* **EXERCISE PROMPT**
Print, exactly as they appear in the listing below, the lines from the line with "syn_area_per_cell_um2 = 9.05" to the line with "met1_usage = 0.348", with both end lines kept.
☆ ☆ ☆ ☆
`src/rtl/sha256_pkg.sv`:
```
// Shared SHA-256 definitions.
// Contents:
//   WORD_W          - SHA-256 word width (32)
//   sched_state_t   - message-schedule FSM states
//   sched_ctl_t     - schedule control registers (state, load count, round)
//   K_TABLE         - the 64 SHA-256 round constants
//   rotr, s0, s1    - rotate-right and message-schedule sigma functions
//   big_sigma0/1, ch, maj - compression-round functions for the round datapath
package sha256_pkg;

    localparam int WORD_W = 32;

    typedef enum logic [1:0] {
        ST_LOAD = 2'd0,
        ST_RUN  = 2'd1,
        ST_DONE = 2'd2
    } sched_state_t;

    // Control registers kept together so the whole FSM context is visible
    // as one packed signal inside the schedule block.
    typedef struct packed {
        sched_state_t state;
        logic [3:0]   cnt;
        logic [5:0]   round;
    } sched_ctl_t;

    localparam logic [WORD_W-1:0] K_TABLE [64] = '{
        32'h428a2f98, 32'h71374491, 32'hb5c0fbcf, 32'he9b5dba5,
        32'h3956c25b, 32'h59f111f1, 32'h923f82a4, 32'hab1c5ed5,
        32'hd807aa98, 32'h12835b01, 32'h243185be, 32'h550c7dc3,
        32'h72be5d74, 32'h80deb1fe, 32'h9bdc06a7, 32'hc19bf174,
        32'he49b69c1, 32'hefbe4786, 32'h0fc19dc6, 32'h240ca1cc,
        32'h2de92c6f, 32'h4a7484aa, 32'h5cb0a9dc, 32'h76f988da,
        32'h983e5152, 32'ha831c66d, 32'hb00327c8, 32'hbf597fc7,
        32'hc6e00bf3, 32'hd5a79147, 32'h06ca6351, 32'h14292967,
        32'h27b70a85, 32'h2e1b2138, 32'h4d2c6dfc, 32'h53380d13,
        32'h650a7354, 32'h766a0abb, 32'h81c2c92e, 32'h92722c85,
        32'ha2bfe8a1, 32'ha81a664b, 32'hc24b8b70, 32'hc76c51a3,
        32'hd192e819, 32'hd6990624, 32'hf40e3585, 32'h106aa070,
        32'h19a4c116, 32'h1e376c08, 32'h2748774c, 32'h34b0bcb5,
        32'h391c0cb3, 32'h4ed8aa4a, 32'h5b9cca4f, 32'h682e6ff3,
        32'h748f82ee, 32'h78a5636f, 32'h84c87814, 32'h8cc70208,
        32'h90befffa, 32'ha4506ceb, 32'hbef9a3f7, 32'hc67178f2
    };

    function automatic logic [WORD_W-1:0] rotr(input logic [WORD_W-1:0] x,
                                                input int unsigned n);
        return (x >> n) | (x << (WORD_W - n));
    endfunction

    function automatic logic [WORD_W-1:0] s0(input logic [WORD_W-1:0] x);
        return rotr(x, 7) ^ rotr(x, 18) ^ (x >> 3);
    endfunction

    function automatic logic [WORD_W-1:0] s1(input logic [WORD_W-1:0] x);
        return rotr(x, 17) ^ rotr(x, 19) ^ (x >> 10);
    endfunction

    function automatic logic [WORD_W-1:0] big_sigma0(input logic [WORD_W-1:0] x);
        return rotr(x, 2) ^ rotr(x, 13) ^ rotr(x, 22);
    endfunction

    function automatic logic [WORD_W-1:0] big_sigma1(input logic [WORD_W-1:0] x);
        return rotr(x, 6) ^ rotr(x, 11) ^ rotr(x, 25);
    endfunction

    function automatic logic [WORD_W-1:0] ch(input logic [WORD_W-1:0] x,
                                              input logic [WORD_W-1:0] y,
                                              input logic [WORD_W-1:0] z);
        return (x & y) ^ (~x & z);
    endfunction

    function automatic logic [WORD_W-1:0] maj(input logic [WORD_W-1:0] x,
                                               input logic [WORD_W-1:0] y,
                                               input logic [WORD_W-1:0] z);
        return (x & y) ^ (x & z) ^ (y & z);
    endfunction

endpackage

```
`src/rtl/sha256_k_rom.sv`:
```
// SHA-256 round-constant lookup.
// Ports:
//   idx - round index 0..63
//   k   - K[idx], purely combinational
module sha256_k_rom
    import sha256_pkg::*;
(
    input  logic [5:0]        idx,
    output logic [WORD_W-1:0] k
);

    assign k = K_TABLE[idx];

endmodule

```
`src/rtl/sha256_msg_schedule.sv`:
```
// SHA-256 message schedule producer.
// Loads one 512-bit block as 16 big-endian words (W0 first), then emits
// W0..W(ROUNDS-1) together with K[round], one round per output handshake,
// and pulses block_done for one cycle after the last round.
// Ports:
//   clk, rst                      - clock, asynchronous active-high reset
//   in_valid, in_word, in_ready   - input word stream
//   out_valid, out_ready          - per-round output stream
//   out_Wi, out_Ki, out_round     - schedule word, round constant, round index
//   block_done                    - one-cycle pulse after the final round
// Parameter:
//   ROUNDS - rounds emitted per block, 16..64 (64 for standard SHA-256)
//
// Handshakes: a transfer happens on a rising clk edge where valid and ready
// are both high; valid never depends on ready, and the payload of an
// offered-but-unaccepted output stays stable until it is accepted.
module sha256_msg_schedule
    import sha256_pkg::*;
#(
    parameter int ROUNDS = 64
)
(
    input  logic              clk,
    input  logic              rst,
    input  logic              in_valid,
    input  logic [WORD_W-1:0] in_word,
    output logic              in_ready,
    output logic              out_valid,
    input  logic              out_ready,
    output logic [WORD_W-1:0] out_Wi,
    output logic [WORD_W-1:0] out_Ki,
    output logic [5:0]        out_round,
    output logic              block_done
);

    localparam logic [5:0] LAST_ROUND = 6'(ROUNDS - 1);

    sched_ctl_t        ctl;
    sched_state_t      state_nx;
    logic [WORD_W-1:0] w [16];
    logic [WORD_W-1:0] w_next;
    logic              load_xfer;
    logic              run_hs;

    // Window head w[0] is the word for the current round; w[15] receives the
    // word needed sixteen rounds from now.
    assign w_next = s1(w[14]) + w[9] + s0(w[1]) + w[0];

    always_comb begin
        state_nx   = ctl.state;
        in_ready   = 1'b0;
        out_valid  = 1'b0;
        block_done = 1'b0;
        unique case (ctl.state)
            ST_LOAD: begin
                // Gated by rst so nothing is accepted while reset is held.
                in_ready = ~rst;
                if (in_valid && !rst && ctl.cnt == 4'd15) begin
                    state_nx = ST_RUN;
                end
            end
            ST_RUN: begin
                out_valid = 1'b1;
                if (out_ready && ctl.round == LAST_ROUND) begin
                    state_nx = ST_DONE;
                end
            end
            ST_DONE: begin
                block_done = 1'b1;
                state_nx   = ST_LOAD;
            end
            default: state_nx = ST_LOAD;
        endcase
    end

    assign load_xfer = in_valid & in_ready;
    assign run_hs    = out_valid & out_ready;

    always_ff @(posedge clk or posedge rst) begin
        if (rst) begin
            ctl.state <= ST_LOAD;
            ctl.cnt   <= 4'd0;
            ctl.round <= 6'd0;
            for (int i = 0; i < 16; i++) begin
                w[i] <= '0;
            end
        end else begin
            ctl.state <= state_nx;
            if (load_xfer) begin
                // cnt wraps 15 -> 0 on the last word, ready for the next block.
                w[ctl.cnt] <= in_word;
                ctl.cnt    <= ctl.cnt + 4'd1;
                ctl.round  <= 6'd0;
            end
            if (run_hs) begin
                for (int i = 0; i < 15; i++) begin
                    w[i] <= w[i+1];
                end
                w[15]     <= w_next;
                ctl.round <= ctl.round + 6'd1;
            end
            if (ctl.state == ST_DONE) begin
                ctl.round <= 6'd0;
            end
        end
    end

    assign out_Wi    = (ctl.state == ST_RUN) ? w[0] : '0;
    assign out_round = ctl.round;

    sha256_k_rom u_k_rom (
        .idx (ctl.round),
        .k   (out_Ki)
    );

endmodule

```
`config.mk`:
```
export PLATFORM = sky130hd
export DESIGN_NAME = sha256_msg_schedule
export DESIGN_NICKNAME = d
export VERILOG_FILES = /design/src/rtl/sha256_pkg.sv /design/src/rtl/sha256_k_rom.sv /design/src/rtl/sha256_msg_schedule.sv
export SDC_FILE = /design/constraint.sdc
export NUM_CORES = 2
export LEC_CHECK = 0
export CAP_MARGIN = 0
export CORE_AREA = 5 5 273 275
export DETAILED_ROUTE_END_ITERATION = 10
export DIE_AREA = 0 0 278 280
export PLACE_DENSITY_LB_ADDON = 0.3
export SYNTH_ARGS = -nofsm -noshare
export SYNTH_HDL_FRONTEND = slang
export SYNTH_SLANG_ARGS = --single-unit
```
`constraint.sdc`:
```
create_clock -name clk -period 17.14 [get_ports clk]
set_input_delay 2.571 -clock clk [delete_from_list [all_inputs] [get_ports clk]]
set_output_delay 2.571 -clock clk [all_outputs]
set_load 0.1 [all_outputs]
```
==> results.toml <==
[synth]
yosys-top-cells-area = "dfrtp_1 41%, mux2i_1 15%, o21ai_0 8.6%, nand2_1 7.5%, fa_1 3.9%"
syn_area_per_cell_um2 = 9.05
yosys.area.top_type_share = 0.410
yosysWarnings = 0
synthFlopType = "dfrtp_1"
yosysMostFrequentCell = "nand2_1"
synth_common_cells = "641 x nand2_1, 550 x o21ai_0, 524 x dfrtp_1"
synth_edf_count = 0
synth_nets = 3684
ys_ff_latch = 524
synth_area_um2 = 32000
yosys.area.top_type = "dfrtp_1"
synthDistinctLibCells = 83
async_reset_ff_frac = 1.00
syn_inst = 3532
synth_sequential_area_ratio = 0.410

[global_routing]
use_met3 = 0.0338
grtUsageMet2 = 0.360
grt_max_degree = 268
met1_usage = 0.348
first_global_vias = 23800
busiest_layer = "met2"
antenna_found_initial = 2
overflow = 0
grtUsageTotal = 0.234
grt_pass1_wl_um = 146000

[floorplanning]
die_w_um = 278
placementRows = 99
start_util = 0.444
ios = 109
die_height_um = 280
dieArea_um2 = 77800
fp.coreArea_um2 = 72100

[route]
vias = 25100
drt_iter0_drc = 3034
avgViaCountPerCell = 5.70
wl_per_cell_um = 21.2
dr.pass1.iters = 7
antenna_left = 0
totalWireLength_um = 93500
drc = 0

[clock_tree]
worstSkewPairLatency_ps = 630
holdBufCountCts = 0
postCtsSetupRepairBufs = 0
clk_pin_slew_ps = 70
cts_buffers = 55
htree_levels = 2
clockBufferDepth = 3
clock-sinks = 524
cts-root-buf = "clkbuf_16"
ctsResizeCount = 0
cts_tree = "built"

[hold_path]
hold_class = "flop to flop"

[sta]
period_needed_ps = 8190
rsz0062_at_grt = "no"
setup_violations = 0
clock_skew_ps = 30.4
post-route-period-util = 0.478
setup_tns_ps = 0
worst_pin_slew_ps = 1050
slew_violations = 0
fmax_mhz = 122
maxSlewHeadroom = 0.299
hold_violations = 0

[setup_path]
required_ps = 14570
path_class = "flop to output port"
crit_fanout = 24
worst_setup_path_end_kind = "output port"
critPathLaunchType = "flop"
cp.arrival_ps = 5620

[final_layout]
fillers = 6843
final_cells = 4403
regArea_um2 = 13100
fin_nets = 3550
drive_gt1_frac = 0.0540
multi_input_area_um2 = 16900
syn_to_final_growth_pct = 9.41

[place]
numPortBuffers = 108
dp_cells = 4300
place_congestion = 0.975
dp_hpwl_um = 63500

[run_status]
run_status = "complete, no violations"

[pwr]
irDropWorstVdd_uv = 307
p_per_area_nw_per_um2 = 212
p_leak_nw = 17.9

[run]
drv_cap = 0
☆ ☆ ☆ ☆
* **FINAL ANSWER**
syn_area_per_cell_um2 = 9.05
yosys.area.top_type_share = 0.410
yosysWarnings = 0
synthFlopType = "dfrtp_1"
yosysMostFrequentCell = "nand2_1"
synth_common_cells = "641 x nand2_1, 550 x o21ai_0, 524 x dfrtp_1"
synth_edf_count = 0
synth_nets = 3684
ys_ff_latch = 524
synth_area_um2 = 32000
yosys.area.top_type = "dfrtp_1"
synthDistinctLibCells = 83
async_reset_ff_frac = 1.00
syn_inst = 3532
synth_sequential_area_ratio = 0.410

[global_routing]
use_met3 = 0.0338
grtUsageMet2 = 0.360
grt_max_degree = 268
met1_usage = 0.348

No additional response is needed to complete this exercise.